A U.S. marshal walks into a Florida bar to confront a gun thug. The marshal gives the thug 24 hours to leave town or he will kill him. The miscreant refuses and attempts to shoot the marshal, who fortunately draws quickly and shoots him first. This tense scene is surprisingly resolved within minutes and serves to set the tone of the pilot episode of “Justified.”
“Justified” follows U.S. marshal, Raylan Givens (Timothy Olyphant), who is reassigned to his hometown in Kentucky, following the shooting. Even though the shooting was ruled to be justified — cue title drop — Givens is moved to avoid bad publicity and due to his familiarity with Kentucky.
Givens’ primary task upon his arrival is investigating the activities of an old friend Boyd Crowder (Walton Goggins). Crowder is a white supremacist who has taken to robbing banks and blowing up buildings with a rocket launcher to distract from the robbery.
The concept of using a cumbersome, heavy rocket launcher for any sort of realistic criminal activity should be absurd, but somehow, the show makes it work. The excellent writing and pacing of each “Justified” episode serves to hypnotize the viewer into not noticing the passage of time — much akin to critical darling “Breaking Bad.”
“Justified” stands out in a crowded TV playing field because it is weird in a unique way. The show appeals to those who enjoy sarcasm with perfect comedic delivery by Olyphant and Goggins. If it were not for the excellent acting, one would suspect that the actors were chosen for their ability to rock certain accessories. Olyphant is the only one that could possibly not look ridiculous in Givens’ trademark cowboy hat and Goggins looks downright menacing in a black sweater.

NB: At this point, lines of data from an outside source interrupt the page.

$ cat src/rtl/lseg_seq_track.sv
module lseg_seq_track #(
  parameter int POS_W   = 13,
  parameter int DW      = 12,
  parameter int N_TOTAL = 5244,
  parameter int PAR     = 0
) (
  input  logic             clk,
  input  logic             rst_n,
  input  logic             line_start,
  input  logic             in_vld,
  input  logic [POS_W-1:0] in_pos,
  input  logic [DW-1:0]    in_data,
  output logic             acc_vld,
  output logic [POS_W-1:0] acc_pos,
  output logic [DW-1:0]    acc_data,
  output logic             seq_err
);
  localparam logic [POS_W-1:0] FIRST_POS = POS_W'(1 + PAR);
  localparam logic [POS_W-1:0] LAST_POS  = POS_W'(N_TOTAL - 1 + PAR);
  localparam logic             ODD_LSB   = (PAR == 0);

  logic             active;
  logic [POS_W-1:0] exp_pos;
  logic             order_ok;
  logic             bad_order;
  logic             early_end;

  assign order_ok  = (in_pos == exp_pos);
  assign acc_vld   = in_vld && active && !line_start && order_ok;
  assign bad_order = in_vld && active && !line_start && !order_ok;
  assign early_end = line_start && active;
  assign seq_err   = bad_order || early_end;
  assign acc_pos   = in_pos;
  assign acc_data  = in_data;

  always_ff @(posedge clk) begin
    if (!rst_n) begin
      active  <= 1'b0;
      exp_pos <= FIRST_POS;
    end else if (line_start) begin
      active  <= 1'b1;
      exp_pos <= FIRST_POS;
    end else if (bad_order) begin
      active  <= 1'b0;
    end else if (acc_vld) begin
      exp_pos <= exp_pos + POS_W'(2);
      if (in_pos == LAST_POS) active <= 1'b0;
    end
  end

  // accepted positions carry this channel's parity
  assert_chan_parity_R2: assert property (@(posedge clk) disable iff (!rst_n)
    acc_vld |-> (acc_pos[0] == ODD_LSB));

  // an error stops the channel until a line start
  assert_halt_after_err_R9: assert property (@(posedge clk) disable iff (!rst_n)
    (seq_err && !line_start) |=> !acc_vld);

endmodule

$ cat src/rtl/lseg_black_avg.sv
module lseg_black_avg #(
  parameter int POS_W     = 13,
  parameter int DW        = 12,
  parameter int BLK_FIRST = 5,
  parameter int BLK_N     = 10
) (
  input  logic             clk,
  input  logic             rst_n,
  input  logic             clr,
  input  logic             acc_vld,
  input  logic [POS_W-1:0] acc_pos,
  input  logic [DW-1:0]    acc_data,
  output logic [DW-1:0]    mean,
  output logic             mean_rdy
);
  import lseg_pkg::*;

  localparam int             SUM_W   = DW + $clog2(BLK_N + 1);
  localparam int             CNT_W   = $clog2(BLK_N + 1);
  localparam int             RSHIFT  = SUM_W + $clog2(BLK_N);
  localparam logic [63:0]    RECIP64 = ((64'd1 << RSHIFT) + 64'(BLK_N) - 64'd1) / 64'(BLK_N);
  localparam logic [31:0]    RECIP   = RECIP64[31:0];
  localparam int             BLK_LAST = BLK_FIRST + 2 * (BLK_N - 1);

  logic [SUM_W-1:0] sum_q;
  logic [SUM_W-1:0] sum_nx;
  logic [CNT_W-1:0] cnt_q;
  logic             is_blk;
  logic             take;
  logic [31:0]      mean_full;

  assign is_blk    = (acc_pos >= POS_W'(BLK_FIRST)) && (acc_pos <= POS_W'(BLK_LAST));
  assign take      = acc_vld && is_blk && !mean_rdy;
  assign sum_nx    = sum_q + SUM_W'(acc_data);
  assign mean_full = mean_round(32'(sum_nx), 32'(BLK_N), RECIP, RSHIFT);

  always_ff @(posedge clk) begin
    if (!rst_n) begin
      sum_q    <= '0;
      cnt_q    <= '0;
      mean     <= '0;
      mean_rdy <= 1'b0;
    end else if (clr) begin
      sum_q    <= '0;
      cnt_q    <= '0;
      mean_rdy <= 1'b0;
    end else if (take) begin
      sum_q <= sum_nx;
      cnt_q <= cnt_q + CNT_W'(1);
      if (cnt_q == CNT_W'(BLK_N - 1)) begin
        mean     <= mean_full[DW-1:0];
        mean_rdy <= 1'b1;
      end
    end
  end

  // the mean becomes ready only on the last of BLK_N samples
  assert_mean_on_last_R3: assert property (@(posedge clk) disable iff (!rst_n)
    $rose(mean_rdy) |-> ($past(cnt_q) == CNT_W'(BLK_N - 1)));

  // never more than BLK_N samples collected
  assert_count_bound_R3: assert property (@(posedge clk) disable iff (!rst_n)
    cnt_q <= CNT_W'(BLK_N));

endmodule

Each episode of “Justified” is a beautiful coalescence of mystery, western and comedy. The majority of the time, Givens spends each episode investigating peculiar Marshal-related crimes that seem to plague Harlan County — such as the rocket launcher related bank robberies. The use of a marshal for a main character differentiates “Justified” from the overcrowded crime field that is littered with every “CSI: Crime Scene Investigation” and “Law and Order” variation imaginable. Simultaneously, fans of both mystery shows will be enticed by a new spin on often overdone format.

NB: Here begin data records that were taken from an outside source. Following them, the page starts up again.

File: src/rtl/adcstat_pkg.sv
`timescale 1ns/1ps
package adcstat_pkg;

  localparam int CMD_W  = 8;
  localparam int WORD_W = 8;

  typedef enum logic [1:0] {
    PH_CMD  = 2'd0,
    PH_STAT = 2'd1,
    PH_DATA = 2'd2,
    PH_SKIP = 2'd3
  } phase_t;

  // Status word layout: ready at 7, clamped at 3, standby at 1, lock at 0.
  function automatic logic [WORD_W-1:0] pack_status(
    input logic rdy, input logic err, input logic stby, input logic lock);
    return {rdy, 3'b000, err, 1'b0, stby, lock};
  endfunction

  // True when a command byte is a read of the given address.
  function automatic logic cmd_reads(
    input logic [CMD_W-1:0] cmd, input int rw_bit, input int addr_w, input int addr);
    logic [CMD_W-1:0] want;
    logic [CMD_W-1:0] mask;
    want = CMD_W'((1 << rw_bit) | addr);
    mask = CMD_W'((1 << rw_bit) | ((1 << addr_w) - 1));
    return ((cmd ^ want) & mask) == '0;
  endfunction

endpackage

File: src/rtl/adcstat_flags.sv
`timescale 1ns/1ps
module adcstat_flags
  import adcstat_pkg::*;
(
  input  logic              clk,
  input  logic              rst_n,
  input  logic              result_wr,
  input  logic              result_clamped,
  input  logic              pre_update,
  input  logic              mode_start,
  input  logic              pwr_down,
  input  logic              pll_locked,
  input  logic              data_done,
  output logic [WORD_W-1:0] status_word
);

  logic rdy_q, err_q, stby_q, lock_q;

  // Named flag events, brought out for the assertions.
  logic rdy_set, rdy_clr, err_set, err_clr;
  assign rdy_set = result_wr;
  assign rdy_clr = pre_update | data_done;
  assign err_set = result_wr & result_clamped;
  assign err_clr = mode_start;

  always_ff @(posedge clk) begin
    if (!rst_n) begin
      rdy_q  <= 1'b0;
      err_q  <= 1'b0;
      stby_q <= 1'b0;
      lock_q <= 1'b0;
    end else begin
      if (rdy_set)      rdy_q <= 1'b1;
      else if (rdy_clr) rdy_q <= 1'b0;
      if (err_set)      err_q <= 1'b1;
      else if (err_clr) err_q <= 1'b0;
      stby_q <= pwr_down;
      lock_q <= pll_locked;
    end
  end

  assign status_word = pack_status(rdy_q, err_q, stby_q, lock_q);

  assert_rdy_set_R3: assert property (@(posedge clk) disable iff (!rst_n)
    result_wr |=> status_word[7]);
  assert_rdy_clear_R4: assert property (@(posedge clk) disable iff (!rst_n)
    (pre_update && !result_wr) |=> !status_word[7]);
  assert_err_with_rdy_R6: assert property (@(posedge clk) disable iff (!rst_n)
    $rose(status_word[3]) |-> status_word[7]);
  assert_err_sticky_R7: assert property (@(posedge clk) disable iff (!rst_n)
    (status_word[3] && !mode_start) |=> status_word[3]);
  assert_err_set_wins_R9: assert property (@(posedge clk) disable iff (!rst_n)
    (result_wr && result_clamped && mode_start) |=> status_word[3]);
  assert_levels_R8: assert property (@(posedge clk) disable iff (!rst_n)
    1'b1 |=> (status_word[1] == $past(pwr_down)) && (status_word[0] == $past(pll_locked)));

endmodule

File: src/rtl/adcstat_serial.sv
`timescale 1ns/1ps
module adcstat_serial
  import adcstat_pkg::*;
#(
  parameter int DATA_BITS = 16,
  parameter int ADDR_W    = 2,
  parameter int RW_BIT    = 6,
  parameter int STAT_ADDR = 0,
  parameter int DATA_ADDR = 3
) (
  input  logic              clk,
  input  logic              rst_n,
  input  logic              cs_n,
  input  logic              sck_stb,
  input  logic              sdi,
  input  logic [WORD_W-1:0] status_word,
  output logic              sdo,
  output logic              data_done
);

  localparam int MAX_BITS = (DATA_BITS > CMD_W) ? DATA_BITS : CMD_W;
  localparam int CNT_W    = $clog2(MAX_BITS + 1);
  localparam logic [CNT_W-1:0] CMD_LAST  = CNT_W'(CMD_W - 1);
  localparam logic [CNT_W-1:0] WORD_LAST = CNT_W'(WORD_W - 1);
  localparam logic [CNT_W-1:0] DATA_LAST = CNT_W'(DATA_BITS - 1);

  phase_t             phase;
  logic [CNT_W-1:0]   bitcnt;
  logic [CMD_W-2:0]   cmd_sh;
  logic [WORD_W-1:0]  out_sh;
  logic [CMD_W-1:0]   cmd_next;
  logic               bit_ev;
  logic               cmd_done, stat_done;

  assign bit_ev    = !cs_n && sck_stb;
  assign cmd_next  = {cmd_sh, sdi};
  assign cmd_done  = bit_ev && (phase == PH_CMD)  && (bitcnt == CMD_LAST);
  assign stat_done = bit_ev && (phase == PH_STAT) && (bitcnt == WORD_LAST);
  assign data_done = bit_ev && (phase == PH_DATA) && (bitcnt == DATA_LAST);

  always_ff @(posedge clk) begin
    if (!rst_n) begin
      phase  <= PH_CMD;
      bitcnt <= '0;
      cmd_sh <= '0;
      out_sh <= '0;
    end else if (cs_n) begin
      phase  <= PH_CMD;
      bitcnt <= '0;
    end else if (bit_ev) begin
      unique case (phase)
        PH_CMD: begin
          cmd_sh <= cmd_next[CMD_W-2:0];
          if (cmd_done) begin
            bitcnt <= '0;
            if (cmd_reads(cmd_next, RW_BIT, ADDR_W, STAT_ADDR)) begin
              phase  <= PH_STAT;
              out_sh <= status_word;
            end else if (cmd_reads(cmd_next, RW_BIT, ADDR_W, DATA_ADDR)) begin
              phase  <= PH_DATA;
            end else begin
              phase  <= PH_SKIP;
            end
          end else begin
            bitcnt <= bitcnt + 1'b1;
          end
        end
        PH_STAT: begin
          out_sh <= {out_sh[WORD_W-2:0], 1'b0};
          if (stat_done) begin
            phase  <= PH_CMD;
            bitcnt <= '0;
          end else begin
            bitcnt <= bitcnt + 1'b1;
          end
        end
        PH_DATA: begin
          if (data_done) begin
            phase  <= PH_CMD;
            bitcnt <= '0;
          end else begin
            bitcnt <= bitcnt + 1'b1;
          end
        end
        default: ;
      endcase
    end
  end

  assign sdo = (phase == PH_STAT) ? out_sh[WORD_W-1] : 1'b0;

  assert_stat_len_R2: assert property (@(posedge clk) disable iff (!rst_n)
    (phase == PH_STAT) |-> (bitcnt <= WORD_LAST));
  assert_done_single_R5: assert property (@(posedge clk) disable iff (!rst_n)
    data_done |=> !data_done);
  assert_skip_hold_R10: assert property (@(posedge clk) disable iff (!rst_n)
    ((phase == PH_SKIP) && !cs_n) |=> (phase == PH_SKIP));
  assert_abort_R11: assert property (@(posedge clk) disable iff (!rst_n)
    cs_n |=> ((phase == PH_CMD) && (bitcnt == '0)));

endmodule

File: src/rtl/adcstat_top.sv
`timescale 1ns/1ps
module adcstat_top
  import adcstat_pkg::*;
#(
  parameter int DATA_BITS = 16,
  parameter int ADDR_W    = 2,
  parameter int RW_BIT    = 6,
  parameter int STAT_ADDR = 0,
  parameter int DATA_ADDR = 3
) (
  input  logic clk,
  input  logic rst_n,
  input  logic cs_n,
  input  logic sck_stb,
  input  logic sdi,
  output logic sdo,
  input  logic result_wr,
  input  logic result_clamped,
  input  logic pre_update,
  input  logic mode_start,
  input  logic pwr_down,
  input  logic pll_locked
);

  logic [WORD_W-1:0] status_word;
  logic              data_done;

  adcstat_flags flags_i (
    .clk            (clk),
    .rst_n          (rst_n),
    .result_wr      (result_wr),
    .result_clamped (result_clamped),
    .pre_update     (pre_update),
    .mode_start     (mode_start),
    .pwr_down       (pwr_down),
    .pll_locked     (pll_locked),
    .data_done      (data_done),
    .status_word    (status_word)
  );

  adcstat_serial #(
    .DATA_BITS (DATA_BITS),
    .ADDR_W    (ADDR_W),
    .RW_BIT    (RW_BIT),
    .STAT_ADDR (STAT_ADDR),
    .DATA_ADDR (DATA_ADDR)
  ) serial_i (
    .clk         (clk),
    .rst_n       (rst_n),
    .cs_n        (cs_n),
    .sck_stb     (sck_stb),
    .sdi         (sdi),
    .status_word (status_word),
    .sdo         (sdo),
    .data_done   (data_done)
  );

  assert_sdo_quiet_R10: assert property (@(posedge clk) disable iff (!rst_n)
    (cs_n && $past(cs_n)) |-> !sdo);
  assert_done_clears_R5: assert property (@(posedge clk) disable iff (!rst_n)
    (data_done && !result_wr) |=> !status_word[7]);

endmodule

File: config.mk
export PLATFORM = sky130hd
export DESIGN_NAME = adcstat_top
export DESIGN_NICKNAME = d
export VERILOG_FILES = /design/src/rtl/adcstat_pkg.sv /design/src/rtl/adcstat_flags.sv /design/src/rtl/adcstat_serial.sv /design/src/rtl/adcstat_top.sv
export SDC_FILE = /design/constraint.sdc
export NUM_CORES = 1
export LEC_CHECK = 0
export ABC_AREA = 1
export BUFFER_PORTS_ARGS = -buffer_cell sky130_fd_sc_hd__buf_2
export CAP_MARGIN = 40
export CORE_MARGIN = 8
export CORE_UTILIZATION = 45
export DETAILED_ROUTE_END_ITERATION = 6
export PLACE_DENSITY = 0.74
export SLEW_MARGIN = 25
export SYNTH_ARGS = -nofsm -noshare
export SYNTH_HDL_FRONTEND = slang
export SYNTH_SLANG_ARGS = --single-unit
File: constraint.sdc
create_clock -name clk -period 1.57 [get_ports clk]
set_clock_uncertainty 0.1 [all_clocks]
set_input_delay 0.157 -clock clk [delete_from_list [all_inputs] [get_ports clk]]
set_output_delay 0.157 -clock clk [all_outputs]
set_load 0.005 [all_outputs]
## Yosys cells after proc, flatten, opt, wreduce, memory -nomap -nowiden

Index checks and enable logic that the tools add are counted.
W data, S select, Z words.

- Flip-flop bits (word level): 25
- Input bits: 11

- $add $sub $neg: 1
- Equal/unequal tests: 8
- Multiplexer cells: 18
- Bitwise operators: 6
- Reductions and logical operators: 20

Operators by type and width:

| operator | count |
|---|---|
| $logic_not A8 Y1 | 2 |
| $mux W8 | 2 |
| $pmux W8 S2 | 1 |
| $mux W5 | 3 |
| $pmux W5 S3 | 1 |
| $reduce_and A5 Y1 | 2 |
| $mux W2 | 4 |
| $logic_and A1 B1 Y1 | 7 |
| $mux W1 | 6 |
| $pmux W2 S3 | 1 |
| $reduce_bool A2 Y1 | 3 |
| $add A5 B1 Y5 const B | 1 |
| $eq A5 B3 Y1 const B | 1 |
| $eq A5 B4 Y1 const B | 1 |
| $ne A2 B1 Y1 const B | 2 |
| $ne A2 B2 Y1 const B | 2 |
| $not A1 Y1 | 3 |
| $not A3 Y3 | 1 |
| $reduce_and A3 Y1 | 1 |
| $reduce_bool A3 Y1 | 1 |
| $eq A2 B1 Y1 const B | 1 |
| $eq A2 B2 Y1 const B | 1 |
| $logic_not A2 Y1 | 1 |
| $reduce_and A2 Y1 | 1 |
| 4 further kinds | 4 |

## Depth between registers and ports, before layout

Gate-level depths: netlist of the first run.

- Depth after elaboration: 7
- Gate-level depth with buffers: 12
- Mapped depth without buffers: 12

## By module

From an unflattened synthesis of the first run, not the netlist that was laid out.

- Cells, all modules: 201
- Area total of the unflattened synthesis: 1447.6 um^2

By module, submodules not included:

| module | times used | cells each | area each (um^2) | seq. area each (um^2) |
|---|---|---|---|---|
| adcstat_serial | 1 | 174 | 1234.9 | 420.4 |
| adcstat_flags | 1 | 27 | 212.7 | 80.1 |

## Worst setup path before layout of the first run

OpenSTA, ideal clock, no wires.

- Kind: reg2reg
- From: register serial_i.bitcnt[0]
- To: register serial_i.phase[0]
- Arrival: 1.366 ns
- Required time: 1.357 ns
- Path slack: -0.008 ns
- Stages on the path, launching flop included: 12
- Buffers on the path: 0
- Path through: dfxtp_1 > ha_1 > nand2_2 > nor2_1 > ha_1 > nand2_1 > nor2_1 > nor2_1 > a21oi_1 > nand3_1 > nand2_1 > nor2_1

- Word-level cells in the longest chain between the ends: 4

RTL lines:

| what | RTL line | text |
|---|---|---|
| from (decl) | adcstat_serial.sv:28 | `logic [CNT_W-1:0] bitcnt;` |
| from (signal assigned) | adcstat_serial.sv:65 | `bitcnt <= bitcnt + 1'b1;` |
| from (signal assigned) | adcstat_serial.sv:74 | `bitcnt <= bitcnt + 1'b1;` |
| from (signal assigned) | adcstat_serial.sv:82 | `bitcnt <= bitcnt + 1'b1;` |
| $eq A5 B3 Y1 / $eq A5 B4 Y1 (equally long branches) | adcstat_serial.sv:37, adcstat_serial.sv:38, adcstat_serial.sv:39 |  |
| $logic_and A1 B1 Y1 (on tied branches) | adcstat_serial.sv:38, adcstat_serial.sv:37, adcstat_serial.sv:39 |  |
| $ne A2 B1 Y1 (no line) / $ne A2 B2 Y1 (equally long branches) | -- |  |
| $reduce_and A5 Y1 (no line) (*) | -- |  |
| to (signal assigned) | adcstat_serial.sv:43 | `phase <= PH_CMD;` |
| to (signal assigned) | adcstat_serial.sv:48 | `phase <= PH_CMD;` |
| to (signal assigned) | adcstat_serial.sv:57 | `phase <= PH_STAT;` |
| to (decl) | adcstat_serial.sv:27 | `phase_t phase;` |

Mark *: on every way between the ends. The rest lies on a longest branch, timed or not.
A chain may end at the register's enable or synchronous reset.

## Worst setup path after layout of the first run

- From: register serial_i.bitcnt[0]
- To: register serial_i.bitcnt[4]

- Word-level cells in the longest chain between the ends: 4

RTL lines:

| what | RTL line | text |
|---|---|---|
| branches (longest 3 deep; another with $add A5 B1 Y5) | -- |  |
| $pmux W5 S3 (*) | adcstat_serial.sv:51 | `unique case (phase)` |

Every way passes the cells marked *.

==> key figures, run 1 <==
Yosys
  – Main area contributors after synthesis: dfxtp_1, nand2_1, a21oi_1, nor2_1, inv_1
  – Top cell type's share of synthesized area: 0.372
  – Most common cell in the netlist: nand2_1
  – Mux cell area share after synthesis: 0.0223
  – Compound-cell area share of the yosys netlist: 0.119
  – FF+latch count, synth: 25
  – Post-Syn Nets: 207
  – Post-synth EDFFs: 0
  – Main combinational cell family by area after synthesis: simple AND/OR/NAND/NOR gates
  – Seq/Total Area, Yosys: 0.372
  – Post-synth top area cell: dfxtp_1
  – Post-Synth Adder-Cell Area: 0.0558
  – Simple-Gate Fraction of Synth Area: 0.314
  – Ys flop type: dfxtp_1
  – Synth top cells by count: nand2_1, dfxtp_1, nor2_1
  – Cells after Synth: 190
  – Syn Std Cell Area: 0.00135 mm^2
  – XOR/XNOR share of the synthesized area: 0.0130
  – Synth unique cells: 26
  – Synth Warn #: 0
  – Async set-reset flop share out of synthesis: 0
  – Syn_area_per_cell: 7.08 um^2

STA
  – Total negative setup slack: -80.0 ps
  – Worst Max-Slew Pin Slew: 250 ps
  – FMAX: 0.628 GHz
  – Final worst slack: -23.5 ps
  – Slew Limit Headroom: 0.833
  – Endpoints failing setup: 7
  – Final slew viol count: 0
  – RSZ-0062 raised after global routing: yes
  – Hold Slack: 23.2 ps
  – Crit path time final: 1590 ps
  – Final hold vios: 0
  – Final period util: 1.01

Global routing
  – GRT Overall Usage: 0.118
  – Vias in the first global route: 1,148
  – Overflow after GRT: 0
  – First-pass GRT wire length: 4960 um
  – Largest net degree at the start of global routing: 16
  – Initial antenna violation count: 0

Clock network
  – CTS max path bufs: 2
  – Clock Latency Late Sink: 330 ps
  – Root buffer cell: clkbuf_4
  – CTS Buf Count: 3
  – Reg clk slew, reported paths: 150 ps
  – CTS tree: yes
  – Max H-tree Level: 1
  – Clk sinks: 25

Setup path
  – Type of origin of the critical path: flip-flop
  – Setup CP Type: reg -> reg
  – Slowest stage delay, CP: 380 ps
  – Crit-path slowest cell: dfxtp_2
  – CP cell instances: ha_4 -> nand2_4 -> nor2_4 -> ha_4 -> nand2_4 -> nor2_4 -> nor2_2 -> inv_2 -> nand3_4 -> nand2_2 -> a21oi_2
  – Crit-path max FO: 5
  – Data arrival time of the worst path: 1740 ps
  – WP data required: 1710 ps
  – Critical path capture point type: flip-flop
  – Reg2Reg Setup Slack: -20 ps

Cells and area
  – Syn-to-layout area delta: 33.2%
  – Filler cells: 268
  – Fin nets: 243
  – Layout cells sized above 1: 0.356
  – ANT cells: 0
  – Finished Core Util: 0.607

Floorplanning
  – Die Area: 0.00499 mm^2
  – Initial core utilization: 0.456
  – Die X: 70.7 um
  – Die height: 70.7 um
  – Row count: 20
  – Core footprint: 0.00295 mm^2
  – Top-Level Pins: 12

Worst hold path
  – Min-delay worst type: in -> reg

Flow run
  – Max-Cap Viols: 0

Run status
  – Status: complete, but fails checks
  – Failing checks: negative setup slack

Drt
  – Vias per cell: 5.02
  – Initial drt markers: 63
  – Drt wl/cell: 11.7 um
  – Post-Route WL: 3020 um
  – Vias: 1,295
  – DRC viols: 0
  – Antenna viol nets, final: 0
  – DRT Pass-1 Iters: 6

Pwr
  – Power Density: 598 mW/mm^2
  – Worst VDD drop: 0.000426 V
  – P_leak: 0.785 nW
  – Power Total: 1.07 mW

Placement
  – Detailed Place HPWL: 1960 um
  – Port bufs: 11
  – GPL Wtd Cong: 0.850
## final cells by class
type | instances | area (um^2) | area share
clock buffers | 3 | 22.5 | 0.0126
clock inverters | 1 | 7.51 | 0.00419
inverters | 25 | 93.8 | 0.0524
multi-input cells | 136 | 858 | 0.479
flip-flops and latches | 25 | 504 | 0.281
well taps | 33 | 41.3 | 0.0230
repair buffers | 35 | 264 | 0.147
## registers in the layout, summed over array words and instances (netlist names)
name,flops
flags_i.lock_q,1
serial_i.bitcnt,5
serial_i.cmd_sh,6
flags_i.rdy_q,1
serial_i.out_sh,8
serial_i.phase,2
flags_i.stby_q,1
flags_i.err_q,1
## worst paths after layout
| path | start | endpoint | cells past startpoint |
|---|---|---|---|
| min | rst_n | flags_i.rdy_q | 3 |
| max | serial_i.bitcnt[0] | serial_i.bitcnt[4] | 11 |
| max reg2reg | serial_i.bitcnt[0] | serial_i.bitcnt[4] | 11 |
| min reg2reg | serial_i.cmd_sh[2] | serial_i.cmd_sh[3] | 2 |
## routing by layer
metal / routed length, um / vias up / track usage / part of all wire
met2: 1530 / 27 / 0.198 / 0.50
li1: - / 667 / - / -
met3: 131 / 4 / 0.0268 / 0.043
met4: 31 / 0 / 0.0416 / 0.010
met5: 0 / - / 0 / 0
met1: 1340 / 597 / 0.143 / 0.44
## layout by cell type (no fill, tap or decap), drive strengths merged
master,n
clkinvlp,1
clkbuf,3
nor2,29
xor2,1
o21ai,4
buf,30
inv,25
dfxtp,25
a21oi,22
nand3,14
ha,6
xnor2,1
and2,2
mux2i,3
nand2,51
o21a,1
dlygate4sd3,5
o31ai,1
nor3b,1
## critical path: cells and delay by family, from the launching register on
| kind | cells | cell delay [ps] |
|---|---|---|
| and+or+nand+nor | 7 | 600 |
| adders and majority gates | 2 | 290 |
| AOI/OAI and AO/OA | 1 | 50 |
| DFF | 1 | 380 |
| buffers and inverters | 1 | 90 |
## stage by stage
| step | setup slack [ps] | instance area [um^2] | instances |
|---|---|---|---|
| 2_1_floorplan | 12.5 | 1350 | 190 |
| 3_3_place_gp | 7.54 | 1530 | 247 |
| 3_5_place_dp | -58.5 | 1530 | 247 |
| 4_1_cts | -53.7 | 1630 | 256 |
| 5_1_grt | -108 | 1790 | 258 |
| 6_report | -23.5 | 1790 | 258 |
## cells by family (layout without fill, tap and decap cells)
| logic type | after synthesis | count (layout) |
|---|---|---|
| simple gates | 97 | 97 |
| buf+inv | 29 | 64 |
| compound gates | 28 | 28 |
| flops | 25 | 25 |
| fa+ha+maj | 6 | 6 |
| mux | 3 | 3 |
| xor+xnor | 2 | 2 |
## report_power, final
part	total, mW	internal, mW	switching (mW)
registers	0.652	0.647	0.00501
logic	0.108	0.0471	0.0611
clock network	0.311	0.0975	0.213
total	1.07	0.792	0.279
## what timing repair did
| item | in CTS | in global routing |
|---|---|---|
| hold buffers | 5 | 0 |
| pin swaps | 4 | 13 |
| setup endpoints to repair | 9 | 19 |
| hold endpoints to repair | 4 | 0 |
| gates resized for setup | 7 | 36 |
| setup buffers | 1 | 3 |
Power figures use the tool's default switching activity.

As the Western-style shootout that opened season one demonstrated, Givens is fond of dispensing his own style of justice. The show’s tense action sequences are filled with Western shootouts that serve to move the plot and add stakes to Givens’ actions. One cannot help but wonder, though, how the high body count at the end of each season hasn’t attracted national attention.
Each season focuses on a central opposing character whose actions serve to drive the cascade of violent conflict that characterizes the Harlan area. The writing of “Justified” flexes its muscles in that the actions of each character serve to connect in a complicated plot arc that pays off in future seasons, which is something that many shows cannot deliver on.
Sadly, “Justified” is nearing a close with the sixth season premiering in January 2015. Luckily, the early seasons — including season one — are available for free for Amazon Prime users. For those of you looking to fill the “Breaking Bad” sized hole in your heart, “Justified” is worth a shot.